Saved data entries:

* * *

[src/rtl/pseudo_softmax_normalizer.sv]
// Log-domain back end of the pseudo-softmax: buffers N log2 inputs, turns the FLP sum into
// log2 with the Mitchell approximation and streams y_i = x_i - L, clamped at zero.
module pseudo_softmax_normalizer #(
    parameter int N          = 4,
    parameter int IN_WIDTH   = 8,
    parameter int EXP_WIDTH  = 9,
    parameter int MANT_WIDTH = 8
) (
    input logic                        clk,
    input logic                        rst,
    pseudo_softmax_normalizer_if.slave io_bus
);
    localparam int LW = EXP_WIDTH + MANT_WIDTH;
    localparam int DW = LW + 1;
    localparam int CW = $clog2(N + 1);
    localparam int IW = $clog2(N);

    typedef enum logic [1:0] {LOAD, WAIT_SUM, EMIT} stateType;

    stateType              r_state;
    stateType              w_stateNext;
    logic [IN_WIDTH-1:0]   r_buf [N];
    logic [CW-1:0]         r_count;
    logic [IW-1:0]         r_idx;
    logic [LW-1:0]         r_L;
    logic                  r_sumGot;
    logic                  r_outValid;
    logic [DW-1:0]         r_outData;
    logic                  r_outSat;
    logic                  r_outLast;

    logic                  w_inReady;
    logic                  w_sumReady;
    logic                  w_inFire;
    logic                  w_sumFire;
    logic                  w_outFire;
    logic                  w_lastIn;
    logic                  w_enterEmit;
    logic [IW-1:0]         w_wrIdx;
    logic [IW-1:0]         w_nextIdx;
    logic [LW-1:0]         w_Lnext;
    logic [IN_WIDTH-1:0]   w_selX;
    logic [DW-1:0]         w_xExt;
    logic [DW-1:0]         w_lExt;
    logic [DW-1:0]         w_diff;
    logic                  w_ySat;
    logic [DW-1:0]         w_yData;

    assign w_inReady  = (r_state == LOAD) && (r_count < CW'(N));
    assign w_sumReady = (r_state != EMIT);
    assign w_inFire   = io_bus.inValid && w_inReady;
    assign w_sumFire  = io_bus.sumValid && w_sumReady;
    assign w_outFire  = r_outValid && io_bus.outReady;
    assign w_lastIn   = (r_count == CW'(N - 1));
    assign w_wrIdx    = r_count[IW-1:0];
    assign w_nextIdx  = r_idx + IW'(1);

    // Sequencing: load x (sum may land any time), wait for a missing sum, then stream y
    always_comb begin
        w_stateNext = r_state;
        case (r_state)
            LOAD: begin
                if (w_inFire && w_lastIn) begin
                    w_stateNext = (r_sumGot || w_sumFire) ? EMIT : WAIT_SUM;
                end
            end
            WAIT_SUM: begin
                if (w_sumFire) begin
                    w_stateNext = EMIT;
                end
            end
            EMIT: begin
                if (w_outFire && r_outLast) begin
                    w_stateNext = LOAD;
                end
            end
            default: w_stateNext = LOAD;
        endcase
    end

    // The first y is formed on the entering edge, possibly with a sum that lands on that same edge
    assign w_enterEmit = (r_state != EMIT) && (w_stateNext == EMIT);
    assign w_Lnext     = w_sumFire ? {io_bus.sumExp, io_bus.sumMant} : r_L;
    assign w_selX      = w_enterEmit ? r_buf[0] : r_buf[w_nextIdx];
    assign w_xExt      = {{(DW - IN_WIDTH - MANT_WIDTH){1'b0}}, w_selX, {MANT_WIDTH{1'b0}}};
    assign w_lExt      = {1'b0, w_Lnext};
    assign w_diff      = w_xExt - w_lExt;
    assign w_ySat      = !w_diff[DW-1] && (w_diff != '0);
    assign w_yData     = w_ySat ? '0 : w_diff;

    always_ff @(posedge clk) begin
        if (rst) begin
            r_state    <= LOAD;
            r_count    <= '0;
            r_idx      <= '0;
            r_L        <= '0;
            r_sumGot   <= 1'b0;
            r_outValid <= 1'b0;
            r_outData  <= '0;
            r_outSat   <= 1'b0;
            r_outLast  <= 1'b0;
        end else begin
            r_state <= w_stateNext;
            if (w_inFire) begin
                r_buf[w_wrIdx] <= io_bus.xData;
                r_count        <= r_count + CW'(1);
            end
            if (w_sumFire) begin
                r_L      <= {io_bus.sumExp, io_bus.sumMant};
                r_sumGot <= 1'b1;
            end
            if (w_enterEmit) begin
                r_outValid <= 1'b1;
                r_idx      <= '0;
                r_outData  <= w_yData;
                r_outSat   <= w_ySat;
                r_outLast  <= 1'b0;
            end else if (w_outFire) begin
                if (r_outLast) begin
                    r_outValid <= 1'b0;
                    r_count    <= '0;
                    r_idx      <= '0;
                    r_sumGot   <= 1'b0;
                end else begin
                    r_idx     <= w_nextIdx;
                    r_outData <= w_yData;
                    r_outSat  <= w_ySat;
                    r_outLast <= (w_nextIdx == IW'(N - 1));
                end
            end
        end
    end

    assign io_bus.inReady  = w_inReady;
    assign io_bus.sumReady = w_sumReady;
    assign io_bus.outValid = r_outValid;
    assign io_bus.outData  = r_outData;
    assign io_bus.outSat   = r_outSat;
    assign io_bus.outLast  = r_outLast;
endmodule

* * *

Your assignment
With the line containing "parameter int EXP_WIDTH" as the last one, please set down exactly the lines of the records above from their very first line, and nothing more.

Result of the exercise
[src/rtl/pseudo_softmax_normalizer.sv]
// Log-domain back end of the pseudo-softmax: buffers N log2 inputs, turns the FLP sum into
// log2 with the Mitchell approximation and streams y_i = x_i - L, clamped at zero.
module pseudo_softmax_normalizer #(
    parameter int N          = 4,
    parameter int IN_WIDTH   = 8,
    parameter int EXP_WIDTH  = 9,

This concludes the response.